» **WHAT THE EXERCISE ASKS**:
Print every line below that comes at or after the line containing "juniper (differences from", exactly as written.

» **SUPPLIED MATERIAL**:

* * * *

Context: an optimization exercise on an open-source flow, tuned for small area, a short achievable clock period and few clock cycles. The choices shown serve that exercise and are no tape-out recipe.
In this exercise RTL edits were held to simulation tests only and were not proved equivalent to the original.

==> cedar <==
// frer_rec
module frer_rec (
    input             clk,
    input             rst,
    input             in_valid,
    output reg        in_ready,
    input      [2:0]  in_op,
    input      [1:0]  in_flow,
    input             in_tagged,
    input      [15:0] in_seq,
    input      [31:0] in_now,
    input      [3:0]  in_addr,
    input      [31:0] in_data,
    output reg        out_valid,
    input             out_ready,
    output reg        out_pass,
    output reg [31:0] out_data
);
==> flow/config.mk <==
export PLATFORM = sky130hd
export DESIGN_NAME = frer_rec
export DESIGN_NICKNAME = frer_rec
export VERILOG_FILES = /design/flow/design.v
export SDC_FILE = /design/flow/constraint.sdc
export NUM_CORES = 4
export LEC_CHECK = 0
export CAP_MARGIN = 20
export CORE_MARGIN = 2
export CORE_UTILIZATION = 40
export SLEW_MARGIN = 20
==> flow/constraint.sdc <==
create_clock -name core_clock -period 15.0 [get_ports {clk}]
set_input_delay 3.0000 -clock core_clock [delete_from_list [all_inputs] [get_ports {clk}]]
set_output_delay 3.0000 -clock core_clock [all_outputs]
set_load 0.01 [all_outputs]
run.sh (not shown) runs the stock make flow with config.mk's settings and CLKGATE_MAP_FILE= SYNTH_SCRIPT=/design/flow/synth_recipe.tcl, a recipe that flattens the netlist after the stock synthesis.
==> juniper (differences from cedar) <==
==> flow/flow/run.sh (new file) <==
#!/bin/bash
# Standard layout, with timing repair aiming for extra setup slack.
set -euo pipefail
MARGIN=$(cat flow/margin.txt)
sed "s/\"\\\${@:-finish}\"/SETUP_SLACK_MARGIN=$MARGIN \"\${@:-finish}\"/" standard.sh > standard_margin.sh
grep -q "SETUP_SLACK_MARGIN=$MARGIN" standard_margin.sh
bash standard_margin.sh > make_finish.log 2>&1
==> flow/flow/margin.txt (new file) <==
10
==> flow/standard.sh (new file) <==
#!/bin/bash
# synth_recipe.tcl (not shown) runs the flow's synth.tcl, then flattens the netlist and writes it again
# the make line also repeats each setting of config.mk as NAME=value (left out here)
make -C /OpenROAD-flow-scripts/flow DESIGN_CONFIG=/design/flow/config.mk WORK_HOME=/design/flow/orfs CLKGATE_MAP_FILE= SYNTH_SCRIPT=/design/flow/synth_recipe.tcl "${@:-finish}"
removed: flow/run.sh
==> flow_metrics.tcl <==
set metrics [dict create \
    status "finished clean" \
    critical_path_arrival_ns 8.07 \
    finalHoldWorstSlack_ns 0.333 \
    combinationalPower_mw 7.11 \
]
[end of results for cedar]
==> flow_metrics.tcl <==
set metrics [dict create \
    use_met3 0.0540 \
    combinationalPower_mw 8.28 \
    critical_path_arrival_ns 6.21 \
    n_clock_buffer 413 \
    power_frac_comb 0.319 \
    status "finished clean" \
    drt_iter0_markers 14200 \
]
[end of results for juniper]
Testbench counts of cedar, summed over its fixed seeds: cycles 24,729.
Testbench counts of juniper, summed over its fixed seeds: cycles 24,729.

* * * *

» **ANSWER BOX**:
==> juniper (differences from cedar) <==
==> flow/flow/run.sh (new file) <==
#!/bin/bash
# Standard layout, with timing repair aiming for extra setup slack.
set -euo pipefail
MARGIN=$(cat flow/margin.txt)
sed "s/\"\\\${@:-finish}\"/SETUP_SLACK_MARGIN=$MARGIN \"\${@:-finish}\"/" standard.sh > standard_margin.sh
grep -q "SETUP_SLACK_MARGIN=$MARGIN" standard_margin.sh
bash standard_margin.sh > make_finish.log 2>&1
==> flow/flow/margin.txt (new file) <==
10
==> flow/standard.sh (new file) <==
#!/bin/bash
# synth_recipe.tcl (not shown) runs the flow's synth.tcl, then flattens the netlist and writes it again
# the make line also repeats each setting of config.mk as NAME=value (left out here)
make -C /OpenROAD-flow-scripts/flow DESIGN_CONFIG=/design/flow/config.mk WORK_HOME=/design/flow/orfs CLKGATE_MAP_FILE= SYNTH_SCRIPT=/design/flow/synth_recipe.tcl "${@:-finish}"
removed: flow/run.sh
==> flow_metrics.tcl <==
set metrics [dict create \
    status "finished clean" \
    critical_path_arrival_ns 8.07 \
    finalHoldWorstSlack_ns 0.333 \
    combinationalPower_mw 7.11 \
]
[end of results for cedar]
==> flow_metrics.tcl <==
set metrics [dict create \
    use_met3 0.0540 \
    combinationalPower_mw 8.28 \
    critical_path_arrival_ns 6.21 \
    n_clock_buffer 413 \
    power_frac_comb 0.319 \
    status "finished clean" \
    drt_iter0_markers 14200 \
]
[end of results for juniper]
Testbench counts of cedar, summed over its fixed seeds: cycles 24,729.
Testbench counts of juniper, summed over its fixed seeds: cycles 24,729.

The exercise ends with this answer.